Figure 4. Mutant Kras^G12D activation and Pten heterzygozity leads to aggressive ductal metaplasia

Quantification of proliferation in mPanINs and metaplasias. Left, sections from Pdx1-Cre⁺;Kras^G12D/+ mice (n=4, age 3–6 months) and Pdx1-Cre⁺;Kras^G12D/+;Pten^lox/+ mice (n=4, age 3 months) were stained with an antibody against the proliferation marker Ki67. The percentage of Ki67 positive cells for each type of lesion was determined by averaging the percentage of Ki67 positive cells per field (10 total which each contained only ADMs or only mPanINs). ADMs and mPanIN lesions in Pdx1-Cre⁺;Kras^G12D/+;Pten^lox/+ mice (right column) show a higher percentage of cells positive for Ki67 than similar lesions in Pdx1-Cre⁺;Kras^G12D/+ mice (left column) (400x); right, quantification. *p<.05. Scale bars, 50μm.

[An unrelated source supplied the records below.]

[src/rtl/bcd_pkg.sv]
// Shared types, constants and register codes for the BFSK crossing demodulator.
// No dependencies; the slicer, tracker, top level and bench import this package.
package bcd_pkg;

    localparam int COUNTER_WIDTH_DEF = 8;

    localparam int CFG_DATA_W = 8;
    localparam int CFG_IDX_W  = 3;

    // Configuration register indexes
    localparam logic [CFG_IDX_W-1:0] REG_MIN_PERIOD     = 3'd0;
    localparam logic [CFG_IDX_W-1:0] REG_MAX_PERIOD     = 3'd1;
    localparam logic [CFG_IDX_W-1:0] REG_LOW_THRESHOLD  = 3'd2;
    localparam logic [CFG_IDX_W-1:0] REG_HIGH_THRESHOLD = 3'd3;
    localparam logic [CFG_IDX_W-1:0] REG_BIT_PERIOD     = 3'd4;

    // Register values after reset
    localparam logic [7:0] MIN_PERIOD_RST     = 8'd10;
    localparam logic [7:0] MAX_PERIOD_RST     = 8'd60;
    localparam logic [7:0] LOW_THRESHOLD_RST  = 8'd40;
    localparam logic [7:0] HIGH_THRESHOLD_RST = 8'd30;
    localparam logic [7:0] BIT_PERIOD_RST     = 8'd160;

    // Frame phase codes: start, data bits 1..8, stop, idle
    localparam logic [3:0] PH_START     = 4'd0;
    localparam logic [3:0] PH_LAST_DATA = 4'd8;
    localparam logic [3:0] PH_STOP      = 4'd9;
    localparam logic [3:0] PH_IDLE      = 4'd15;

    localparam logic [7:0] TONE_HIGH_BIT = 8'h80;

    typedef struct packed {
        logic [7:0] min_period;
        logic [7:0] max_period;
        logic [7:0] low_threshold;
        logic [7:0] high_threshold;
        logic [7:0] bit_period;
    } t_cfg;

    // Tone sums and framing state shared by the bit slicer and tone tracker
    typedef struct packed {
        logic [7:0] low_sum;
        logic [7:0] high_sum;
        logic [3:0] phase;
        logic [7:0] data_shift;
        logic       armed;
    } t_frame_state;

endpackage

[src/rtl/bcd_in_if.sv]
// Input channel: one counter tick per request, carrying the crossing flag.
// No dependencies.
interface bcd_in_if;
    logic valid;
    logic ready;
    logic crossing;

    modport source (output valid, output crossing, input ready);
    modport sink   (input valid, input crossing, output ready);
endinterface

[src/rtl/bcd_out_if.sv]
// Result channel: one request per tick, with the byte strobe and the byte.
// No dependencies.
interface bcd_out_if;
    logic       valid;
    logic       ready;
    logic       byte_valid;
    logic [7:0] rx_byte;

    modport source (output valid, output byte_valid, output rx_byte, input ready);
    modport sink   (input valid, input byte_valid, input rx_byte, output ready);
endinterface

[src/rtl/bcd_bit_slicer.sv]
// Bit deadline service: tone decision, sum drain and frame phase advance.
// Depends on bcd_pkg.
module bcd_bit_slicer #(
    parameter int COUNTER_WIDTH = bcd_pkg::COUNTER_WIDTH_DEF
) (
    input  logic [COUNTER_WIDTH-1:0] i_tick,
    input  logic [7:0]               i_bit_period,
    input  bcd_pkg::t_frame_state    i_state,
    input  logic [COUNTER_WIDTH-1:0] i_deadline,
    output bcd_pkg::t_frame_state    o_state,
    output logic [COUNTER_WIDTH-1:0] o_deadline,
    output logic                     o_byte_valid,
    output logic [7:0]               o_rx_byte
);
    import bcd_pkg::*;

    logic high_tone;

    always_comb begin
        o_state      = i_state;
        o_deadline   = i_deadline;
        o_byte_valid = 1'b0;
        o_rx_byte    = '0;
        high_tone    = 1'b0;
        if (i_state.armed && (i_tick == i_deadline)) begin
            o_deadline = i_deadline + COUNTER_WIDTH'(i_bit_period);
            // The larger sum wins (low on a tie) and is drained by one bit period, saturating at zero
            if (i_state.high_sum > i_state.low_sum) begin
                high_tone        = 1'b1;
                o_state.high_sum = (i_state.high_sum >= i_bit_period) ?
                                   i_state.high_sum - i_bit_period : '0;
            end else begin
                o_state.low_sum = (i_state.low_sum >= i_bit_period) ?
                                  i_state.low_sum - i_bit_period : '0;
            end
            priority if (i_state.phase == PH_START) begin
                if (!high_tone) begin
                    o_state.phase = i_state.phase + 4'd1;
                end else begin
                    o_state.phase = PH_IDLE;
                    o_state.armed = 1'b0;
                end
            end else if (i_state.phase <= PH_LAST_DATA) begin
                o_state.data_shift = (i_state.data_shift >> 1) |
                                     (high_tone ? TONE_HIGH_BIT : 8'h00);
                o_state.phase      = i_state.phase + 4'd1;
            end else if (i_state.phase == PH_STOP) begin
                o_byte_valid  = 1'b1;
                o_rx_byte     = i_state.data_shift;
                o_state.phase = PH_IDLE;
                o_state.armed = 1'b0;
            end else begin
                o_state.phase = PH_IDLE;
                o_state.armed = 1'b0;
            end
        end
    end

endmodule

[src/rtl/bcd_tone_tracker.sv]
// Crossing interval measure, period smoothing, tone sums and start detect.
// Depends on bcd_pkg.
module bcd_tone_tracker #(
    parameter int COUNTER_WIDTH = bcd_pkg::COUNTER_WIDTH_DEF
) (
    input  logic [COUNTER_WIDTH-1:0] i_tick,
    input  logic                     i_crossing,
    input  bcd_pkg::t_cfg            i_cfg,
    input  bcd_pkg::t_frame_state    i_state,
    input  logic [COUNTER_WIDTH-1:0] i_deadline,
    input  logic [COUNTER_WIDTH-1:0] i_last_time,
    input  logic [7:0]               i_smoothed,
    output bcd_pkg::t_frame_state    o_state,
    output logic [COUNTER_WIDTH-1:0] o_deadline,
    output logic [COUNTER_WIDTH-1:0] o_last_time,
    output logic [7:0]               o_smoothed
);
    import bcd_pkg::*;

    logic [COUNTER_WIDTH-1:0] interval;
    logic [COUNTER_WIDTH-1:0] smooth_sum;
    logic [7:0]               smooth_new;
    logic [7:0]               low_new;
    logic [7:0]               high_new;

    assign interval   = i_tick - i_last_time;
    assign smooth_sum = (interval >> 1) + (interval >> 2) +
                        COUNTER_WIDTH'(i_smoothed >> 2);
    assign smooth_new = smooth_sum[7:0];
    assign low_new    = i_state.low_sum + smooth_new;
    assign high_new   = i_state.high_sum + smooth_new;

    always_comb begin
        o_state     = i_state;
        o_deadline  = i_deadline;
        o_last_time = i_last_time;
        o_smoothed  = i_smoothed;
        if (i_crossing && (interval >= COUNTER_WIDTH'(i_cfg.min_period))) begin
            o_last_time = i_tick;
            if (interval <= COUNTER_WIDTH'(i_cfg.max_period)) begin
                o_smoothed = smooth_new;
                if (smooth_new >= i_cfg.low_threshold) begin
                    o_state.low_sum = low_new;
                    // Half a bit of low tone while idle opens a frame
                    if ((i_state.phase == PH_IDLE) && (low_new >= (i_cfg.bit_period >> 1))) begin
                        o_state.phase      = PH_START;
                        o_state.high_sum   = '0;
                        o_state.data_shift = '0;
                        o_state.armed      = 1'b1;
                        o_deadline = i_tick + COUNTER_WIDTH'(i_cfg.bit_period) -
                                     COUNTER_WIDTH'(low_new);
                    end
                end else if (smooth_new <= i_cfg.high_threshold) begin
                    // A full bit of high tone while idle flushes both sums
                    if ((i_state.phase == PH_IDLE) && (high_new >= i_cfg.bit_period)) begin
                        o_state.low_sum  = '0;
                        o_state.high_sum = '0;
                    end else begin
                        o_state.high_sum = high_new;
                    end
                end
            end
        end
    end

endmodule

[src/rtl/bfsk_crossing_demodulator_unit.sv]
// Top level of the BFSK zero-crossing demodulator: handshake, state registers.
// Depends on bcd_pkg, bcd_in_if, bcd_out_if, bcd_bit_slicer, bcd_tone_tracker.
//
//   channel   dir  payload                      meaning
//   i_item    in   crossing                     one counter tick, crossing flag
//   o_result  out  byte_valid, rx_byte[7:0]     one result per tick
//   i_cfg_*   in   we, idx[2:0], data[7:0]      register writes, no read-back
//
// Flow: one request per clock while results are taken; a tick enters the input
// register, the whole tick update is combinational and lands in the result
// register, so throughput is one tick per cycle unless the result stalls.
// Reset: synchronous, active low; restores register defaults, idle framing.
// Stalls: while the result register is held, the input register still takes
// one more tick; the chain then stops until the result is taken.
module bfsk_crossing_demodulator_unit #(
    parameter int COUNTER_WIDTH = bcd_pkg::COUNTER_WIDTH_DEF
) (
    input  logic                          i_clk,
    input  logic                          i_rst_n,
    bcd_in_if.sink                        i_item,
    bcd_out_if.source                     o_result,
    input  logic                          i_cfg_we,
    input  logic [bcd_pkg::CFG_IDX_W-1:0] i_cfg_idx,
    input  logic [bcd_pkg::CFG_DATA_W-1:0] i_cfg_data
);
    import bcd_pkg::*;

    // Configuration
    t_cfg r_cfg;

    // Input register
    logic r_in_valid;
    logic r_crossing;

    // Tick state
    logic [COUNTER_WIDTH-1:0] r_tick;
    logic [COUNTER_WIDTH-1:0] r_last_time;
    logic [COUNTER_WIDTH-1:0] r_deadline;
    logic [7:0]               r_smoothed;
    t_frame_state             r_state;

    // Result register
    logic       r_out_valid;
    logic       r_byte_valid;
    logic [7:0] r_rx_byte;

    // Next-state wires
    t_frame_state             slice_state;
    logic [COUNTER_WIDTH-1:0] slice_deadline;
    logic                     n_byte_valid;
    logic [7:0]               n_rx_byte;
    t_frame_state             n_state;
    logic [COUNTER_WIDTH-1:0] n_deadline;
    logic [COUNTER_WIDTH-1:0] n_last_time;
    logic [7:0]               n_smoothed;

    logic advance;
    logic take_in;

    // Advance the held tick when the result register is free or being drained
    assign advance        = r_in_valid && (!r_out_valid || o_result.ready);
    assign i_item.ready   = !r_in_valid || advance;
    assign take_in        = i_item.valid && i_item.ready;

    assign o_result.valid      = r_out_valid;
    assign o_result.byte_valid = r_byte_valid;
    assign o_result.rx_byte    = r_rx_byte;

    // A deadline is served before the crossing of the same tick
    bcd_bit_slicer #(
        .COUNTER_WIDTH (COUNTER_WIDTH)
    ) u_slicer (
        .i_tick       (r_tick),
        .i_bit_period (r_cfg.bit_period),
        .i_state      (r_state),
        .i_deadline   (r_deadline),
        .o_state      (slice_state),
        .o_deadline   (slice_deadline),
        .o_byte_valid (n_byte_valid),
        .o_rx_byte    (n_rx_byte)
    );

    bcd_tone_tracker #(
        .COUNTER_WIDTH (COUNTER_WIDTH)
    ) u_tracker (
        .i_tick      (r_tick),
        .i_crossing  (r_crossing),
        .i_cfg       (r_cfg),
        .i_state     (slice_state),
        .i_deadline  (slice_deadline),
        .i_last_time (r_last_time),
        .i_smoothed  (r_smoothed),
        .o_state     (n_state),
        .o_deadline  (n_deadline),
        .o_last_time (n_last_time),
        .o_smoothed  (n_smoothed)
    );

    // Configuration writes; unknown indexes are dropped
    always_ff @(posedge i_clk) begin
        if (!i_rst_n) begin
            r_cfg.min_period     <= MIN_PERIOD_RST;
            r_cfg.max_period     <= MAX_PERIOD_RST;
            r_cfg.low_threshold  <= LOW_THRESHOLD_RST;
            r_cfg.high_threshold <= HIGH_THRESHOLD_RST;
            r_cfg.bit_period     <= BIT_PERIOD_RST;
        end else if (i_cfg_we) begin
            unique case (i_cfg_idx)
                REG_MIN_PERIOD:     r_cfg.min_period     <= i_cfg_data;
                REG_MAX_PERIOD:     r_cfg.max_period     <= i_cfg_data;
                REG_LOW_THRESHOLD:  r_cfg.low_threshold  <= i_cfg_data;
                REG_HIGH_THRESHOLD: r_cfg.high_threshold <= i_cfg_data;
                REG_BIT_PERIOD:     r_cfg.bit_period     <= i_cfg_data;
                default: ;
            endcase
        end
    end

    // Input register: load on accept, drop once the tick has advanced
    always_ff @(posedge i_clk) begin
        if (!i_rst_n) begin
            r_in_valid <= 1'b0;
        end else if (take_in) begin
            r_in_valid <= 1'b1;
        end else if (advance) begin
            r_in_valid <= 1'b0;
        end
    end

    always_ff @(posedge i_clk) begin
        if (take_in) begin
            r_crossing <= i_item.crossing;
        end
    end

    // Tick state: commit the whole update when the tick advances
    always_ff @(posedge i_clk) begin
        if (!i_rst_n) begin
            r_tick      <= '0;
            r_last_time <= '0;
            r_deadline  <= '0;
            r_smoothed  <= '0;
            r_state     <= '{low_sum: 8'd0, high_sum: 8'd0, phase: PH_IDLE,
                             data_shift: 8'd0, armed: 1'b0};
        end else if (advance) begin
            r_tick      <= r_tick + COUNTER_WIDTH'(1);
            r_last_time <= n_last_time;
            r_deadline  <= n_deadline;
            r_smoothed  <= n_smoothed;
            r_state     <= n_state;
        end
    end

    // Result register: hold until taken
    always_ff @(posedge i_clk) begin
        if (!i_rst_n) begin
            r_out_valid <= 1'b0;
        end else if (advance) begin
            r_out_valid <= 1'b1;
        end else if (o_result.ready) begin
            r_out_valid <= 1'b0;
        end
    end

    always_ff @(posedge i_clk) begin
        if (advance) begin
            r_byte_valid <= n_byte_valid;
            r_rx_byte    <= n_rx_byte;
        end
    end

    // The deadline is armed exactly while a frame is open
    a_armed_in_frame: assert property (@(posedge i_clk) disable iff (!i_rst_n)
        r_state.armed == (r_state.phase != PH_IDLE))
        else $error("deadline armed state disagrees with frame phase");

    // Only start, data, stop and idle phases are ever reached
    a_phase_range: assert property (@(posedge i_clk) disable iff (!i_rst_n)
        (r_state.phase <= PH_STOP) || (r_state.phase == PH_IDLE))
        else $error("frame phase left its legal range");

    // A byte leaves only from the stop phase
    a_byte_at_stop: assert property (@(posedge i_clk) disable iff (!i_rst_n)
        advance && n_byte_valid |-> r_state.phase == PH_STOP)
        else $error("byte emitted outside the stop phase");

    // The tick counter moves only with an advancing tick
    a_tick_hold: assert property (@(posedge i_clk) disable iff (!i_rst_n)
        !advance |=> $stable(r_tick))
        else $error("tick counter moved without a tick");

    // An empty result carries a zero byte
    a_zero_byte: assert property (@(posedge i_clk) disable iff (!i_rst_n)
        r_out_valid && !r_byte_valid |-> r_rx_byte == 8'd0)
        else $error("rx_byte nonzero without byte_valid");

endmodule

[src/flat_wrapper.sv]
// flat-port wrapper written by rule: the top's interface ports become plain ports
module bfsk_crossing_demodulator_unit_flat import bcd_pkg::*;
#(
    parameter int COUNTER_WIDTH = bcd_pkg::COUNTER_WIDTH_DEF
)
  (i_clk, i_rst_n, i_cfg_we, i_cfg_idx, i_cfg_data, i_item_valid, i_item_crossing, i_item_ready, o_result_valid, o_result_byte_valid, o_result_rx_byte, o_result_ready);
  bcd_in_if i_item_i ();
  bcd_out_if o_result_i ();
  input  logic i_clk;
  input  logic i_rst_n;
  input  logic i_cfg_we;
  input  logic [bcd_pkg::CFG_IDX_W-1:0] i_cfg_idx;
  input  logic [bcd_pkg::CFG_DATA_W-1:0] i_cfg_data;
  input wire logic [$bits(i_item_i.valid)-1:0] i_item_valid;
  input wire logic [$bits(i_item_i.crossing)-1:0] i_item_crossing;
  output wire logic [$bits(i_item_i.ready)-1:0] i_item_ready;
  output wire logic [$bits(o_result_i.valid)-1:0] o_result_valid;
  output wire logic [$bits(o_result_i.byte_valid)-1:0] o_result_byte_valid;
  output wire logic [$bits(o_result_i.rx_byte)-1:0] o_result_rx_byte;
  input wire logic [$bits(o_result_i.ready)-1:0] o_result_ready;
  assign i_item_i.valid = i_item_valid;
  assign i_item_i.crossing = i_item_crossing;
  assign i_item_ready = i_item_i.ready;
  assign o_result_valid = o_result_i.valid;
  assign o_result_byte_valid = o_result_i.byte_valid;
  assign o_result_rx_byte = o_result_i.rx_byte;
  assign o_result_i.ready = o_result_ready;
  bfsk_crossing_demodulator_unit #(.COUNTER_WIDTH(COUNTER_WIDTH)) u_core (.i_clk(i_clk), .i_rst_n(i_rst_n), .i_item(i_item_i), .o_result(o_result_i), .i_cfg_we(i_cfg_we), .i_cfg_idx(i_cfg_idx), .i_cfg_data(i_cfg_data));
endmodule
[config.mk]
export PLATFORM = sky130hd
export DESIGN_NAME = bfsk_crossing_demodulator_unit_flat
export DESIGN_NICKNAME = d
export VERILOG_FILES = /design/src/rtl/bcd_pkg.sv /design/src/rtl/bcd_in_if.sv /design/src/rtl/bcd_out_if.sv /design/src/rtl/bcd_bit_slicer.sv /design/src/rtl/bcd_tone_tracker.sv /design/src/rtl/bfsk_crossing_demodulator_unit.sv /design/src/flat_wrapper.sv
export SDC_FILE = /design/constraint.sdc
export NUM_CORES = 1
export LEC_CHECK = 0
export BUFFER_PORTS_ARGS = -buffer_cell sky130_fd_sc_hd__buf_2
export CORE_MARGIN = 8
export CORE_UTILIZATION = 60
export CTS_BUF_LIST = sky130_fd_sc_hd__clkbuf_8
export DETAILED_ROUTE_END_ITERATION = 16
export PLACE_DENSITY = 0.77
export SLEW_MARGIN = 20
export SYNTH_ARGS = -nofsm -noshare
export SYNTH_HDL_FRONTEND = slang
export SYNTH_SLANG_ARGS = --single-unit
[constraint.sdc]
create_clock -name i_clk -period 13.5 [get_ports i_clk]
set_input_delay 1.35 -clock i_clk [delete_from_list [all_inputs] [get_ports i_clk]]
set_output_delay 1.35 -clock i_clk [all_outputs]
set_load 0.05 [all_outputs]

Figure 5. Mice with Pten heterozygosity and mutant Kras^G12D activation show an increase in CD44 positive cells

A Immunohistochemistry on Pdx1-Cre⁺;Kras^G12D/+ and Pdx1-Cre⁺;Kras^G12D/+;Pten^lox/+ mice at 3 months of age showed that the cells of metaplasias (top row), but not mPanINs (bottom row), showed expression of CD44. This pattern of staining was also observed in areas adjacent to PDACs from human tumors which contained metaplasias and mPanINs (400x). B: H&E staining shows the morphology of a PDAC (400×) in a 6 month old Pdx1-Cre⁺;Kras^G12D/+;Pten^lox/+ mouse (top row). Immunofluorescence on a serial section confirms the presence of invading ductal epithelium (right panel, Cytokeratin-19; red/SMA staining, green). Immunohistochemistry shows that these invasive tumors show CD44 staining, matching the expression pattern of CD44 seen in human PDAC samples (bottom panel) (400x). Scale bars, 50μm.

Figure 6. Kras^G12D activation and PTEN loss collaborate to promote ADM, mPanIN, and pancreatic cancer development

In the context of an existing activated Kras^G12D mutation, PTEN haploinsufficiency drives ADM and mPanIN development with complete PTEN loss of function promoting PDAC development.